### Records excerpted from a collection
↓

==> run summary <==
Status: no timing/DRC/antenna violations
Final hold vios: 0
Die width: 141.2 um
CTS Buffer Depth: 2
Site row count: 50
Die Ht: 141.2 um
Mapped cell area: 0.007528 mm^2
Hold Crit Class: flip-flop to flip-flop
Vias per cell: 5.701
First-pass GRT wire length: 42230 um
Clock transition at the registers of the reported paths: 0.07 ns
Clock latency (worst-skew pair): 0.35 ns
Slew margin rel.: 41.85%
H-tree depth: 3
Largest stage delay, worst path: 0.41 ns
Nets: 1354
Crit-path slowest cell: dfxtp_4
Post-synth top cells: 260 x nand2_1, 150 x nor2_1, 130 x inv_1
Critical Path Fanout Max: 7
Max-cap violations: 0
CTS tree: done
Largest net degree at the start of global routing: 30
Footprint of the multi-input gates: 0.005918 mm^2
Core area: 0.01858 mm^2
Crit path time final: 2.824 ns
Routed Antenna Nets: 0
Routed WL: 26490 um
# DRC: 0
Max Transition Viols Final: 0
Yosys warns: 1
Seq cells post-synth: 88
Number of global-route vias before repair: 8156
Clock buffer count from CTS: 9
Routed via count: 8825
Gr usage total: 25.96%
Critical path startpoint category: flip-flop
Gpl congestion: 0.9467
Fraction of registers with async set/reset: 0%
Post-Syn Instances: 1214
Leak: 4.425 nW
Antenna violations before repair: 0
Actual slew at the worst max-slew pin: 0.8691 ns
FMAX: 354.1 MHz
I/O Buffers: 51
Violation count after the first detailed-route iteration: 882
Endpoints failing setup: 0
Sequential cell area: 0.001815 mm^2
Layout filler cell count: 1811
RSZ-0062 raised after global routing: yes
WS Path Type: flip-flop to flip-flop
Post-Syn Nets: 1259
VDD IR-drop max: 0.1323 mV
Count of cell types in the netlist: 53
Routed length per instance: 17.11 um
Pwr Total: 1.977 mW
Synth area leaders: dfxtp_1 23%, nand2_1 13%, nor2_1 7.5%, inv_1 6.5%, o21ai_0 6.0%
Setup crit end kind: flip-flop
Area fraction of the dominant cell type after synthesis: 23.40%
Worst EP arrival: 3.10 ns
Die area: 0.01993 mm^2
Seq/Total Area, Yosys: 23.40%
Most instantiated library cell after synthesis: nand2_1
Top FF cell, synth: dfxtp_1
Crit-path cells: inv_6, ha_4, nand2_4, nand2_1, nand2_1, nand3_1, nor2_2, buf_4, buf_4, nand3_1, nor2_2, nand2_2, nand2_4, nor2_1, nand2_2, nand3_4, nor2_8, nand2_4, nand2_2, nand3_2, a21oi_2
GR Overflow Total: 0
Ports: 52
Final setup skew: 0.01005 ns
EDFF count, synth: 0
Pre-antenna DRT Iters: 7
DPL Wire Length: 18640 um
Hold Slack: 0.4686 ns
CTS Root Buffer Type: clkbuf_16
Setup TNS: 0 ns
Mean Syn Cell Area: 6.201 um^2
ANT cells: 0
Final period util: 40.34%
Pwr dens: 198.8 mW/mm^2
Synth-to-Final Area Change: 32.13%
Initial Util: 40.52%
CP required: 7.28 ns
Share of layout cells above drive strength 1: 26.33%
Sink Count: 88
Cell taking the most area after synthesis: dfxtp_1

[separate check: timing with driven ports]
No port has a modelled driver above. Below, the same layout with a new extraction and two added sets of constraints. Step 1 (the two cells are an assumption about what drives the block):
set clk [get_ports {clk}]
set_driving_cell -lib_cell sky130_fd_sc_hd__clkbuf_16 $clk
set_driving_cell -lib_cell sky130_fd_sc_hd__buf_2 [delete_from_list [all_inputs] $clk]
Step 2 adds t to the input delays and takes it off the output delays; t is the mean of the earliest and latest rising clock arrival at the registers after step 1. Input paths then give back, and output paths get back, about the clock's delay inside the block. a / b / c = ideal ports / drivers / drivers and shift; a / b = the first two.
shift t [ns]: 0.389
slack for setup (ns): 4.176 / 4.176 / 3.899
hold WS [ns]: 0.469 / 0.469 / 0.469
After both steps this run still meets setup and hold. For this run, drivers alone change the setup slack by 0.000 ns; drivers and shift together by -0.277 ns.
Background: an optimization exercise with open tools, aiming at small area, a short achievable clock period and few clock cycles per item. Do not read the settings as production practice. The RTL was checked by simulation tests, not by an equivalence proof against the original design.

==> inputs of job 9555 <==
## fxled_csc
module fxled_csc (
    input  wire        clk,
    input  wire        rst,         
    input  wire        in_valid,
    output wire        in_ready,
    input  wire        op,          
    input  wire [31:0] x0,          
    input  wire [31:0] x1,          
    input  wire [31:0] x2,          
    output reg         out_valid,
    output wire [31:0] y0,          
    output wire [31:0] y1,          
    output wire [31:0] y2           
);
clock: 15.0 ns
lec_check: 0
abc_area: 1
cap_margin: 30
core_margin: 2
core_utilization: 60
slew_margin: 40
run.sh (not shown) runs the stock make flow with config.mk's settings and CLKGATE_MAP_FILE= SYNTH_SCRIPT=/design/flow/synth_recipe.tcl, a recipe that flattens the netlist after the stock synthesis.
==> inputs of job 1939, as changes to job 9555 <==
--- a/flow/design.v
+++ b/flow/design.v
@@ -380,37 +380,37 @@
     reg [2:0]  sx1;
     reg [15:0] sbn1, sb11, sb21;
     always @(posedge clk) begin
         V1 <= vc; s1 <= ss; g1 <= hg; sx1 <= hsx;
         sbn1 <= sen; sb11 <= se1; sb21 <= se2;
     end
-    wire [59:10] m1s, m1c;
+    wire [59:14] m1s, m1c;
     wire         m1k;
     fx_m1 u_m1 (.bn(sbn1), .b1(sb11), .b2(sb21), .b(g1), .s(m1s), .c(m1c), .cy(m1k));
-    wire [49:10] m2s, m2c;
+    wire [49:14] m2s, m2c;
     wire         m2k;
     fx_m2 u_m2 (.a(V1), .b(s1), .e(V1), .s(m2s), .c(m2c), .cy(m2k));
-    reg [59:10] ws2, wc2;
+    reg [59:14] ws2, wc2;
     reg         wk2;
-    reg [49:10] ps2, pc2;
+    reg [49:14] ps2, pc2;
     reg         pk2;
     reg [15:0] V2;
     reg [2:0]  sx2;
     always @(posedge clk) begin
         ws2 <= m1s; wc2 <= m1c; wk2 <= m1k;
         ps2 <= m2s; pc2 <= m2c; pk2 <= m2k;
         V2 <= V1; sx2 <= sx1;
     end
-    wire [49:0] wf = ws2 + wc2 + {49'd0, wk2};
-    wire [39:0] pf = ps2 + pc2 + {39'd0, pk2};
-    wire [15:0] pcl = pf[39] ? 16'd0 : (|pf[38:33] ? 16'hFFFF : pf[32:17]);
+    wire [45:0] wf = ws2 + wc2 + {45'd0, wk2};
+    wire [35:0] pf = ps2 + pc2 + {35'd0, pk2};
+    wire [15:0] pcl = pf[35] ? 16'd0 : (|pf[34:29] ? 16'hFFFF : pf[28:13]);
     reg [32:0] W3;
     reg [15:0] V3, P3;
     reg [2:0]  sx3;
     always @(posedge clk) begin
-        W3 <= wf[49:17]; V3 <= V2; P3 <= pcl; sx3 <= sx2;
+        W3 <= wf[45:13]; V3 <= V2; P3 <= pcl; sx3 <= sx2;
     end
     wire [49:10] m3s, m3c;
     wire         m3k;
     fx_m3 u_m3 (.a(V3), .b(W3), .e(V3), .s(m3s), .c(m3c), .cy(m3k));
     reg [49:10] qs4, qc4;
     reg         qk4;
@@ -705,19 +705,14 @@
         fl_13 <= dx_12 ? {z_13_1[2:0], fl_12[0]} : fl_12;
         dq_13 <= {dq_12, (dx_12 ? z_13_0[3] : y_13_0[17]), (dx_12 ? z_13_1[3] : y_13_1[17])};
     end
     wire [17:0] yl = drow(dr_13, dd_13, ~dd_13[0]);
     wire [3:0]  zl = d6(fl_13[3:1], yl[17] ^ fl_13[0]);
     wire        hinc = ({1'b0, zl[2:0]} + (fl_13[0] ? 4'd4 : 4'd3)) >= 4'd6;
-    reg  [26:0] hq0;
-    reg         hq1;
-    always @(posedge clk) begin
-        hq0 <= {dq_13, zl[3]};
-        hq1 <= hinc;
-    end
-    wire [26:0] hq = hq0 + {26'd0, hq1};
+    reg  [26:0] hq;
+    always @(posedge clk) hq <= {dq_13, zl[3]} + {26'd0, hinc};
     wire        sso = fl_13[3];
     wire        sdz = fl_13[2];
     wire [27:0] ss_f = sso ? 28'd134217728 : {1'b0, dq_13, yl[17]};
     wire [15:0] smx = ~dd_13;
     wire [27:0] vv_f = {1'b0, smx, 11'd0} + {17'd0, ({1'b0, smx} + 17'd16) >> 5};
     wire [27:0] rh = sdz ? 28'd0 : {1'b0, hq};
@@ -736,13 +731,13 @@
     end
     assign y0 = {4'd0, o0};
     assign y1 = {4'd0, o1};
     assign y2 = {4'd0, o2};
 endmodule
 module fx_m1(input [15:0] bn, input [15:0] b1, input [15:0] b2, input [27:0] b,
-    output [59:10] s, output [59:10] c, output cy);
+    output [59:14] s, output [59:14] c, output cy);
     wire n0 = ((b1[0] & b[0])) ^ bn[0];
     wire n1 = ((b1[0] & b[1]) | (b2[0] & b[0])) ^ bn[0];
     wire n2 = ((b1[0] & b[2]) | (b2[0] & b[1])) ^ bn[0];
     wire n3 = ((b1[0] & b[3]) | (b2[0] & b[2])) ^ bn[0];
     wire n4 = ((b1[0] & b[4]) | (b2[0] & b[3])) ^ bn[0];
     wire n5 = ((b1[0] & b[5]) | (b2[0] & b[4])) ^ bn[0];
@@ -2105,19 +2100,19 @@
     wire n1362 = n1251 ^ n464 ^ n492;
     wire n1363 = (n1251 & n464) | (n1251 & n492) | (n464 & n492);
     wire n1364 = n493 ^ 1'b1;
     wire n1365 = n493 & 1'b1;
     wire [59:0] r0 = {n1365, n1363, n1361, n1359, n1357, n1355, n1353, n1351, n1349, n1347, n1345, n1343, n1341, n1339, n1337, n1335, n1333, n1331, n1329, n1327, n1325, n1323, n1321, n1319, n1317, n1315, n1313, n1311, n1309, n1307, n1305, n1303, n1301, n1299, n1297, n1295, n1293, n1291, n1289, n1287, n1285, n1283, n1281, n1279, n1277, n1275, n1273, n1271, n1269, n1267, n1265, n1263, n1261, n1259, n1257, n1255, n1253, n1252, n1, n0};
     wire [59:0] r1 = {n495, n1364, n1362, n1360, n1358, n1356, n1354, n1352, n1350, n1348, n1346, n1344, n1342, n1340, n1338, n1336, n1334, n1332, n1330, n1328, n1326, n1324, n1322, n1320, n1318, n1316, n1314, n1312, n1310, n1308, n1306, n1304, n1302, n1300, n1298, n1296, n1294, n1292, n1290, n1288, n1286, n1284, n1282, n1280, n1278, n1276, n1274, n1272, n1270, n1268, n1266, n1264, n1262, n1260, n1258, n1256, n1254, bn[1], 1'b0, bn[0]};
-    wire [10:0] lo = {1'b0, r0[9:0]} + {1'b0, r1[9:0]};
-    assign cy = lo[10];
-    assign s = r0[59:10];
-    assign c = r1[59:10];
+    wire [14:0] lo = {1'b0, r0[13:0]} + {1'b0, r1[13:0]};
+    assign cy = lo[14];
+    assign s = r0[59:14];
+    assign c = r1[59:14];
 endmodule
 module fx_m2(input [15:0] a, input [31:0] b, input [15:0] e,
-    output [49:10] s, output [49:10] c, output cy);
+    output [49:14] s, output [49:14] c, output cy);
     wire n0 = ~a[1];
     wire n1 = a[0] ^ 1'b0;
     wire n2 = (a[1] & ~a[0] & ~1'b0) | (~a[1] & a[0] & 1'b0);
     wire n3 = ((n1 & b[0])) ^ n0;
     wire n4 = ((n1 & b[1]) | (n2 & b[0])) ^ n0;
     wire n5 = ((n1 & b[2]) | (n2 & b[1])) ^ n0;
@@ -2981,16 +2976,16 @@
     wire n863 = n774 ^ n295 ^ n329;
     wire n864 = (n774 & n295) | (n774 & n329) | (n295 & n329);
     wire n865 = n330 ^ 1'b1;
     wire n866 = n330 & 1'b1;
     wire [49:0] r0 = {1'b1, n866, n864, n862, n860, n858, n856, n854, n852, n850, n848, n846, n844, n842, n840, n838, n836, n834, n832, n830, n828, n826, n824, n822, n820, n818, n816, n814, n812, n810, n808, n806, n804, n802, n800, n798, n796, n794, n792, n790, n788, n786, n784, n782, n780, n778, n776, n775, n4, n3};
     wire [49:0] r1 = {1'b0, n332, n865, n863, n861, n859, n857, n855, n853, n851, n849, n847, n845, n843, n841, n839, n837, n835, n833, n831, n829, n827, n825, n823, n821, n819, n817, n815, n813, n811, n809, n807, n805, n803, n801, n799, n797, n795, n793, n791, n789, n787, n785, n783, n781, n779, n777, n37, 1'b0, n0};
-    wire [10:0] lo = {1'b0, r0[9:0]} + {1'b0, r1[9:0]};
-    assign cy = lo[10];
-    assign s = r0[49:10];
-    assign c = r1[49:10];
+    wire [14:0] lo = {1'b0, r0[13:0]} + {1'b0, r1[13:0]};
+    assign cy = lo[14];
+    assign s = r0[49:14];
+    assign c = r1[49:14];
 endmodule
 module fx_m3(input [15:0] a, input [32:0] b, input [15:0] e,
     output [49:10] s, output [49:10] c, output cy);
     wire n0 = ~a[1];
     wire n1 = a[0] ^ 1'b0;
     wire n2 = (a[1] & ~a[0] & ~1'b0) | (~a[1] & a[0] & 1'b0);
- CAP_MARGIN: 30 -> 70
- SLEW_MARGIN: 40 -> 80
==> inputs of job 7320, as changes to job 9555 <==
- CAP_MARGIN: 30 -> 50
- CORE_UTILIZATION: 60 -> 55
- SLEW_MARGIN: 40 -> 60
==> inputs of job 4090, as changes to job 9555 <==
--- a/flow/design.v
+++ b/flow/design.v
@@ -380,37 +380,37 @@
     reg [2:0]  sx1;
     reg [15:0] sbn1, sb11, sb21;
     always @(posedge clk) begin
         V1 <= vc; s1 <= ss; g1 <= hg; sx1 <= hsx;
         sbn1 <= sen; sb11 <= se1; sb21 <= se2;
     end
-    wire [59:10] m1s, m1c;
+    wire [59:14] m1s, m1c;
     wire         m1k;
     fx_m1 u_m1 (.bn(sbn1), .b1(sb11), .b2(sb21), .b(g1), .s(m1s), .c(m1c), .cy(m1k));
-    wire [49:10] m2s, m2c;
+    wire [49:14] m2s, m2c;
     wire         m2k;
     fx_m2 u_m2 (.a(V1), .b(s1), .e(V1), .s(m2s), .c(m2c), .cy(m2k));
-    reg [59:10] ws2, wc2;
+    reg [59:14] ws2, wc2;
     reg         wk2;
-    reg [49:10] ps2, pc2;
+    reg [49:14] ps2, pc2;
     reg         pk2;
     reg [15:0] V2;
     reg [2:0]  sx2;
     always @(posedge clk) begin
         ws2 <= m1s; wc2 <= m1c; wk2 <= m1k;
         ps2 <= m2s; pc2 <= m2c; pk2 <= m2k;
         V2 <= V1; sx2 <= sx1;
     end
-    wire [49:0] wf = ws2 + wc2 + {49'd0, wk2};
-    wire [39:0] pf = ps2 + pc2 + {39'd0, pk2};
-    wire [15:0] pcl = pf[39] ? 16'd0 : (|pf[38:33] ? 16'hFFFF : pf[32:17]);
+    wire [45:0] wf = ws2 + wc2 + {45'd0, wk2};
+    wire [35:0] pf = ps2 + pc2 + {35'd0, pk2};
+    wire [15:0] pcl = pf[35] ? 16'd0 : (|pf[34:29] ? 16'hFFFF : pf[28:13]);
     reg [32:0] W3;
     reg [15:0] V3, P3;
     reg [2:0]  sx3;
     always @(posedge clk) begin
-        W3 <= wf[49:17]; V3 <= V2; P3 <= pcl; sx3 <= sx2;
+        W3 <= wf[45:13]; V3 <= V2; P3 <= pcl; sx3 <= sx2;
     end
     wire [49:10] m3s, m3c;
     wire         m3k;
     fx_m3 u_m3 (.a(V3), .b(W3), .e(V3), .s(m3s), .c(m3c), .cy(m3k));
     reg [49:10] qs4, qc4;
     reg         qk4;
@@ -705,19 +705,14 @@
         fl_13 <= dx_12 ? {z_13_1[2:0], fl_12[0]} : fl_12;
         dq_13 <= {dq_12, (dx_12 ? z_13_0[3] : y_13_0[17]), (dx_12 ? z_13_1[3] : y_13_1[17])};
     end
     wire [17:0] yl = drow(dr_13, dd_13, ~dd_13[0]);
     wire [3:0]  zl = d6(fl_13[3:1], yl[17] ^ fl_13[0]);
     wire        hinc = ({1'b0, zl[2:0]} + (fl_13[0] ? 4'd4 : 4'd3)) >= 4'd6;
-    reg  [26:0] hq0;
-    reg         hq1;
-    always @(posedge clk) begin
-        hq0 <= {dq_13, zl[3]};
-        hq1 <= hinc;
-    end
-    wire [26:0] hq = hq0 + {26'd0, hq1};
+    reg  [26:0] hq;
+    always @(posedge clk) hq <= {dq_13, zl[3]} + {26'd0, hinc};
     wire        sso = fl_13[3];
     wire        sdz = fl_13[2];
     wire [27:0] ss_f = sso ? 28'd134217728 : {1'b0, dq_13, yl[17]};
     wire [15:0] smx = ~dd_13;
     wire [27:0] vv_f = {1'b0, smx, 11'd0} + {17'd0, ({1'b0, smx} + 17'd16) >> 5};
     wire [27:0] rh = sdz ? 28'd0 : {1'b0, hq};
@@ -736,13 +731,13 @@
     end
     assign y0 = {4'd0, o0};
     assign y1 = {4'd0, o1};
     assign y2 = {4'd0, o2};
 endmodule
 module fx_m1(input [15:0] bn, input [15:0] b1, input [15:0] b2, input [27:0] b,
-    output [59:10] s, output [59:10] c, output cy);
+    output [59:14] s, output [59:14] c, output cy);
     wire n0 = ((b1[0] & b[0])) ^ bn[0];
     wire n1 = ((b1[0] & b[1]) | (b2[0] & b[0])) ^ bn[0];
     wire n2 = ((b1[0] & b[2]) | (b2[0] & b[1])) ^ bn[0];
     wire n3 = ((b1[0] & b[3]) | (b2[0] & b[2])) ^ bn[0];
     wire n4 = ((b1[0] & b[4]) | (b2[0] & b[3])) ^ bn[0];
     wire n5 = ((b1[0] & b[5]) | (b2[0] & b[4])) ^ bn[0];
@@ -2105,19 +2100,19 @@
     wire n1362 = n1251 ^ n464 ^ n492;
     wire n1363 = (n1251 & n464) | (n1251 & n492) | (n464 & n492);
     wire n1364 = n493 ^ 1'b1;
     wire n1365 = n493 & 1'b1;
     wire [59:0] r0 = {n1365, n1363, n1361, n1359, n1357, n1355, n1353, n1351, n1349, n1347, n1345, n1343, n1341, n1339, n1337, n1335, n1333, n1331, n1329, n1327, n1325, n1323, n1321, n1319, n1317, n1315, n1313, n1311, n1309, n1307, n1305, n1303, n1301, n1299, n1297, n1295, n1293, n1291, n1289, n1287, n1285, n1283, n1281, n1279, n1277, n1275, n1273, n1271, n1269, n1267, n1265, n1263, n1261, n1259, n1257, n1255, n1253, n1252, n1, n0};
     wire [59:0] r1 = {n495, n1364, n1362, n1360, n1358, n1356, n1354, n1352, n1350, n1348, n1346, n1344, n1342, n1340, n1338, n1336, n1334, n1332, n1330, n1328, n1326, n1324, n1322, n1320, n1318, n1316, n1314, n1312, n1310, n1308, n1306, n1304, n1302, n1300, n1298, n1296, n1294, n1292, n1290, n1288, n1286, n1284, n1282, n1280, n1278, n1276, n1274, n1272, n1270, n1268, n1266, n1264, n1262, n1260, n1258, n1256, n1254, bn[1], 1'b0, bn[0]};
-    wire [10:0] lo = {1'b0, r0[9:0]} + {1'b0, r1[9:0]};
-    assign cy = lo[10];
-    assign s = r0[59:10];
-    assign c = r1[59:10];
+    wire [14:0] lo = {1'b0, r0[13:0]} + {1'b0, r1[13:0]};
+    assign cy = lo[14];
+    assign s = r0[59:14];
+    assign c = r1[59:14];
 endmodule
 module fx_m2(input [15:0] a, input [31:0] b, input [15:0] e,
-    output [49:10] s, output [49:10] c, output cy);
+    output [49:14] s, output [49:14] c, output cy);
     wire n0 = ~a[1];
     wire n1 = a[0] ^ 1'b0;
     wire n2 = (a[1] & ~a[0] & ~1'b0) | (~a[1] & a[0] & 1'b0);
     wire n3 = ((n1 & b[0])) ^ n0;
     wire n4 = ((n1 & b[1]) | (n2 & b[0])) ^ n0;
     wire n5 = ((n1 & b[2]) | (n2 & b[1])) ^ n0;
@@ -2981,16 +2976,16 @@
     wire n863 = n774 ^ n295 ^ n329;
     wire n864 = (n774 & n295) | (n774 & n329) | (n295 & n329);
     wire n865 = n330 ^ 1'b1;
     wire n866 = n330 & 1'b1;
     wire [49:0] r0 = {1'b1, n866, n864, n862, n860, n858, n856, n854, n852, n850, n848, n846, n844, n842, n840, n838, n836, n834, n832, n830, n828, n826, n824, n822, n820, n818, n816, n814, n812, n810, n808, n806, n804, n802, n800, n798, n796, n794, n792, n790, n788, n786, n784, n782, n780, n778, n776, n775, n4, n3};
     wire [49:0] r1 = {1'b0, n332, n865, n863, n861, n859, n857, n855, n853, n851, n849, n847, n845, n843, n841, n839, n837, n835, n833, n831, n829, n827, n825, n823, n821, n819, n817, n815, n813, n811, n809, n807, n805, n803, n801, n799, n797, n795, n793, n791, n789, n787, n785, n783, n781, n779, n777, n37, 1'b0, n0};
-    wire [10:0] lo = {1'b0, r0[9:0]} + {1'b0, r1[9:0]};
-    assign cy = lo[10];
-    assign s = r0[49:10];
-    assign c = r1[49:10];
+    wire [14:0] lo = {1'b0, r0[13:0]} + {1'b0, r1[13:0]};
+    assign cy = lo[14];
+    assign s = r0[49:14];
+    assign c = r1[49:14];
 endmodule
 module fx_m3(input [15:0] a, input [32:0] b, input [15:0] e,
     output [49:10] s, output [49:10] c, output cy);
     wire n0 = ~a[1];
     wire n1 = a[0] ^ 1'b0;
     wire n2 = (a[1] & ~a[0] & ~1'b0) | (~a[1] & a[0] & 1'b0);
- CAP_MARGIN: 30 -> 50
- SLEW_MARGIN: 40 -> 60
==> summary.txt <==
Synthesized cell count: job 7320 is higher than job 4090 (about 0.9%). Against job 1939, the clock-buffer cell count of job 9555 is lower by 3. Between job 9555 and job 1939, the lower worst setup slack is in job 9555 (gap 430 ps). In job 1939 the final cell count is larger than in job 9555, by 0.57%.
==> figures <==
metric	job 4090	job 9555	job 7320	job 1939
Outcome	no timing/DRC/antenna violations	no timing/DRC/antenna violations	no timing/DRC/antenna violations	no timing/DRC/antenna violations
Height of the die	463 µm	465 µm	486 µm	463 µm
Worst slack at placement	9740 ps	9830 ps	9780 ps	9610 ps
GR Layer Usage met3	7.86%	7.65%	6.74%	8.29%
GR Util met2	60.3%	57.2%	54.2%	61.2%
Number of CTS-inserted buffers	198	204	206	200
Global routing met1 resource utilization	43.5%	45.6%	43.4%	44.5%
Clock latency on the worst-skew pair	940 ps	900 ps	930 ps	930 ps
Post-synth cell types	66	67	67	66
Final worst-path cycle share	36.7%	37.9%	35.8%	35.0%
Testbench counts of job 9555, summed over its fixed seeds: cycles 8,646, items 8,000.
Testbench counts of job 1939, summed over its fixed seeds: cycles 8,646, items 8,000.
Testbench counts of job 7320, summed over its fixed seeds: cycles 8,646, items 8,000.
Testbench counts of job 4090, summed over its fixed seeds: cycles 8,646, items 8,000.

afterwards: timing with drivers on the ports:
No port has a modelled driver above. Below, the same layouts with a new extraction and two added sets of constraints. Step 1: set_driving_cell puts a clkbuf_16 on clk and a buf_2 on each other input, an assumption about the parent block. Step 2 times the ports against the registers' clock, not the clock port: input delays grow and output delays shrink by t, the midpoint of the rising clock arrivals with the driver on. Slacks: no drivers / after step 1 / after step 2; pairs: no drivers / after step 1.
run	t, ns	setup slack, ns	clock arrival spread, ns	worst register clock-pin slew, ns
job 9555	0.974	9.315 / 9.315 / 9.315	0.133 / 0.133	0.07 / 0.07
job 1939	0.975	9.745 / 9.745 / 9.554	0.139 / 0.139	0.08 / 0.08
job 7320	0.978	9.627 / 9.627 / 9.627	0.114 / 0.115	0.08 / 0.08
job 4090	0.974	9.489 / 9.489 / 9.489	0.130 / 0.129	0.07 / 0.07
After both steps setup and hold are still met in every run listed. For job 1939, which loses most, drivers alone change the setup slack by 0.000 ns; drivers and shift together by -0.191 ns.
Background: an optimization exercise with open tools, aiming at small area. Do not read the settings as production practice.
In this exercise RTL edits were held to simulation tests only and were not proved equivalent to the original.
Power is estimated from default activity; no workload was simulated.

### design/flow/config.mk
export PLATFORM = sky130hd
export DESIGN_NAME = sio_engine
export DESIGN_NICKNAME = sio_engine
export VERILOG_FILES = /design/flow/design.v
export SDC_FILE = /design/flow/constraint.sdc
export NUM_CORES = 4
export LEC_CHECK = 0
export CAP_MARGIN = 20
export CORE_MARGIN = 2
export CORE_UTILIZATION = 40
export PLACE_DENSITY = 0.6
export SLEW_MARGIN = 20
### design/flow/constraint.sdc
create_clock -name core_clock -period 12.0 [get_ports {clk}]
set_input_delay 2.4000 -clock core_clock [delete_from_list [all_inputs] [get_ports {clk}]]
set_output_delay 2.4000 -clock core_clock [all_outputs]
set_load 0.01 [all_outputs]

↑

### Required work
Print exactly the lines above, between the one holding "FMAX: 354.1 MHz" and the one holding "Count of cell types in the netlist: 53", inclusive, and nothing besides.

### Exercise answer
FMAX: 354.1 MHz
I/O Buffers: 51
Violation count after the first detailed-route iteration: 882
Endpoints failing setup: 0
Sequential cell area: 0.001815 mm^2
Layout filler cell count: 1811
RSZ-0062 raised after global routing: yes
WS Path Type: flip-flop to flip-flop
Post-Syn Nets: 1259
VDD IR-drop max: 0.1323 mV
Count of cell types in the netlist: 53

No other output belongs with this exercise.